<file path="src/rtl/ttl74x161_chain_pkg.sv">
// rtl/ttl74x161_chain_pkg.sv - shared nibble constants for 74x161-style counter parts
package ttl74x161_chain_pkg;

  localparam int              NIBBLE_W   = 4;
  localparam logic [NIBBLE_W-1:0] NIBBLE_MAX = 4'hF;

  function automatic logic nibble_full(input logic [NIBBLE_W-1:0] v);
    return v == NIBBLE_MAX;
  endfunction

endpackage

</file>
<file path="src/rtl/ttl74x161.sv">
// rtl/ttl74x161.sv - single 74x161 synchronous 4-bit binary counter
module ttl74x161
  import ttl74x161_chain_pkg::*;
(
  input  logic                clk,
  input  logic                reset_n,
  input  logic                load_n,
  input  logic                enp,
  input  logic                ent,
  input  logic [NIBBLE_W-1:0] d,
  output logic [NIBBLE_W-1:0] q,
  output logic                rco
);

  always_ff @(posedge clk or negedge reset_n) begin
    if (!reset_n) begin
      q <= '0;
    end else if (!load_n) begin
      q <= d;
    end else if (enp && ent) begin
      q <= q + 1'b1;
    end
  end

  // enp deliberately does not gate the carry, as on the real chip
  assign rco = ent & nibble_full(q);

endmodule

</file>
<file path="src/rtl/ttl74x161_chain.sv">
// rtl/ttl74x161_chain.sv - ripple-carry cascade of 74x161 counters feeding the '153 selects
module ttl74x161_chain
  import ttl74x161_chain_pkg::*;
#(
  parameter int STAGES = 2
) (
  input  logic                       clk,
  input  logic                       reset_n,
  input  logic                       load_n,
  input  logic                       enp,
  input  logic                       ent,
  input  logic [NIBBLE_W*STAGES-1:0] d,
  output logic [NIBBLE_W*STAGES-1:0] q,
  output logic                       rco,
  output logic                       sel_a,
  output logic                       sel_b
);

  // carry[i] is the ent of stage i; carry[STAGES] leaves the chain
  logic [STAGES:0] carry;

  assign carry[0] = ent;

  for (genvar i = 0; i < STAGES; i++) begin : g_stage
    ttl74x161 u_chip (
      .clk     (clk),
      .reset_n (reset_n),
      .load_n  (load_n),
      .enp     (enp),
      .ent     (carry[i]),
      .d       (d[i*NIBBLE_W +: NIBBLE_W]),
      .q       (q[i*NIBBLE_W +: NIBBLE_W]),
      .rco     (carry[i+1])
    );
  end

  assign rco   = carry[STAGES];
  assign sel_a = q[0];
  assign sel_b = q[1];

endmodule

</file>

- Instructions to follow: State how many lines above contain the string "else", with no other words.

- Response to this exercise: 2